Your assignment:
Lines containing "usage" should be pulled from the material below.
--- Material supplied ---
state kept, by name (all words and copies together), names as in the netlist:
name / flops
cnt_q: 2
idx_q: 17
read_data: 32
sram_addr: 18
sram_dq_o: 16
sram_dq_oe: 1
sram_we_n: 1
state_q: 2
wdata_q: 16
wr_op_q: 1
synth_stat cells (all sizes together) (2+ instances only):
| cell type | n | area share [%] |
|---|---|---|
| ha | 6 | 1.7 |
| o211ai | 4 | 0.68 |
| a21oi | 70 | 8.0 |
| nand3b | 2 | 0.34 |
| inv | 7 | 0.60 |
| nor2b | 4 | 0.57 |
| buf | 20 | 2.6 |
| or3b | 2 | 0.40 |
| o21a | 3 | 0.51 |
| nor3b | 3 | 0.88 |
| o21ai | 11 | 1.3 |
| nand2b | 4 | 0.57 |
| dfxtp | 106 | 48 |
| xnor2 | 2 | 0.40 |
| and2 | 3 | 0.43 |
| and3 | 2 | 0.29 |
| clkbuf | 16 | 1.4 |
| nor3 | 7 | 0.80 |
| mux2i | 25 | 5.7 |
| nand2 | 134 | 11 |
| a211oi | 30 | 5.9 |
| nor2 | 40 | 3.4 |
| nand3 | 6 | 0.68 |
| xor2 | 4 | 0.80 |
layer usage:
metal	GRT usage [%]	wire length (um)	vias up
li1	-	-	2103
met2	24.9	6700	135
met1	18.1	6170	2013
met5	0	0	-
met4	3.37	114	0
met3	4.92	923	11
`src/rtl/ram_arbiter.sv`:
```
// Two-port arbiter/sequencer in front of a single-port synchronous RAM.
// Define RAM_ARB_RR_EN for round-robin arbitration; fixed priority (port 0) otherwise.
module ram_arbiter #(
    parameter int unsigned AW = 8,
    parameter int unsigned DW = 16
) (
    input  logic          clk,
    input  logic          rst,
    input  logic          req0,
    input  logic          we0,
    input  logic [AW-1:0] addr0,
    input  logic [DW-1:0] wdata0,
    output logic          ack0,
    output logic [DW-1:0] rdata0,
    input  logic          req1,
    input  logic          we1,
    input  logic [AW-1:0] addr1,
    input  logic [DW-1:0] wdata1,
    output logic          ack1,
    output logic [DW-1:0] rdata1,
    output logic [AW-1:0] ram_addr,
    output logic [DW-1:0] ram_din,
    output logic          ram_wea,
    input  logic [DW-1:0] ram_dout,
    output logic          busy,
    output logic          owner
);

    typedef enum logic [1:0] {IDLE, ISSUE, CAPTURE, RESP} state_t;

    state_t        state_q, state_d;
    logic          op_we_q, op_we_d;
    logic [AW-1:0] ram_addr_d;
    logic [DW-1:0] ram_din_d;
    logic          ram_wea_d;
    logic          owner_d;
    logic          busy_d;
    logic          ack0_d, ack1_d;
    logic [DW-1:0] rdata0_d, rdata1_d;

    logic          grant;
    logic          win_we;
    logic [AW-1:0] win_addr;
    logic [DW-1:0] win_wdata;

`ifdef RAM_ARB_RR_EN
    logic last_q, last_d;

    // On a tie the port not granted last time wins
    always_comb begin
        if (req0 && req1) begin
            grant = ~last_q;
        end else begin
            grant = req1;
        end
    end
`else
    always_comb begin
        grant = ~req0;
    end
`endif

    always_comb begin
        win_we    = grant ? we1    : we0;
        win_addr  = grant ? addr1  : addr0;
        win_wdata = grant ? wdata1 : wdata0;
    end

    // Next-state and next-output logic
    always_comb begin
        state_d    = state_q;
        op_we_d    = op_we_q;
        ram_addr_d = ram_addr;
        ram_din_d  = ram_din;
        ram_wea_d  = 1'b0;
        owner_d    = owner;
        ack0_d     = 1'b0;
        ack1_d     = 1'b0;
        rdata0_d   = rdata0;
        rdata1_d   = rdata1;
`ifdef RAM_ARB_RR_EN
        last_d     = last_q;
`endif
        case (state_q)
            IDLE: begin
                if (req0 || req1) begin
                    state_d    = ISSUE;
                    ram_addr_d = win_addr;
                    ram_din_d  = win_wdata;
                    ram_wea_d  = win_we;
                    op_we_d    = win_we;
                    owner_d    = grant;
`ifdef RAM_ARB_RR_EN
                    last_d     = grant;
`endif
                end
            end
            ISSUE: begin
                state_d = CAPTURE;
            end
            CAPTURE: begin
                // ram_dout now reflects the address sampled at the end of ISSUE
                if (!op_we_q) begin
                    if (owner) begin
                        rdata1_d = ram_dout;
                    end else begin
                        rdata0_d = ram_dout;
                    end
                end
                if (owner) begin
                    ack1_d = 1'b1;
                end else begin
                    ack0_d = 1'b1;
                end
                state_d = RESP;
            end
            RESP: begin
                state_d = IDLE;
            end
            default: begin
                state_d = IDLE;
            end
        endcase
        busy_d = (state_d != IDLE);
    end

    // State and output registers
    always_ff @(posedge clk) begin
        if (rst) begin
            state_q  <= IDLE;
            op_we_q  <= 1'b0;
            ram_addr <= '0;
            ram_din  <= '0;
            ram_wea  <= 1'b0;
            owner    <= 1'b0;
            busy     <= 1'b0;
            ack0     <= 1'b0;
            ack1     <= 1'b0;
            rdata0   <= '0;
            rdata1   <= '0;
`ifdef RAM_ARB_RR_EN
            last_q   <= 1'b1;
`endif
        end else begin
            state_q  <= state_d;
            op_we_q  <= op_we_d;
            ram_addr <= ram_addr_d;
            ram_din  <= ram_din_d;
            ram_wea  <= ram_wea_d;
            owner    <= owner_d;
            busy     <= busy_d;
            ack0     <= ack0_d;
            ack1     <= ack1_d;
            rdata0   <= rdata0_d;
            rdata1   <= rdata1_d;
`ifdef RAM_ARB_RR_EN
            last_q   <= last_d;
`endif
        end
    end

endmodule

```
[config.mk]
export PLATFORM = sky130hd
export DESIGN_NAME = ndro_pulse_monitor
export DESIGN_NICKNAME = d
export VERILOG_FILES = /design/src/rtl/ndro_pulse_monitor.sv
export SDC_FILE = /design/constraint.sdc
export NUM_CORES = 1
export LEC_CHECK = 0
export BUFFER_PORTS_ARGS = -buffer_cell sky130_fd_sc_hd__buf_2
export CORE_UTILIZATION = 45
export CTS_CLUSTER_SIZE = 20
export DETAILED_ROUTE_END_ITERATION = 12
export PLACE_DENSITY = 0.7
export SKIP_CTS_REPAIR_TIMING = 1
export SYNTH_ARGS = -nofsm -noshare
export SYNTH_HDL_FRONTEND = slang
export SYNTH_SLANG_ARGS = --single-unit
[constraint.sdc]
create_clock -name clk -period 1.5 [get_ports clk]
set_input_delay 0 -clock clk [delete_from_list [all_inputs] [get_ports clk]]
set_output_delay 0 -clock clk [all_outputs]
set_load 0.005 [all_outputs]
---
Answer to this exercise:
layer usage:
metal	GRT usage [%]	wire length (um)	vias up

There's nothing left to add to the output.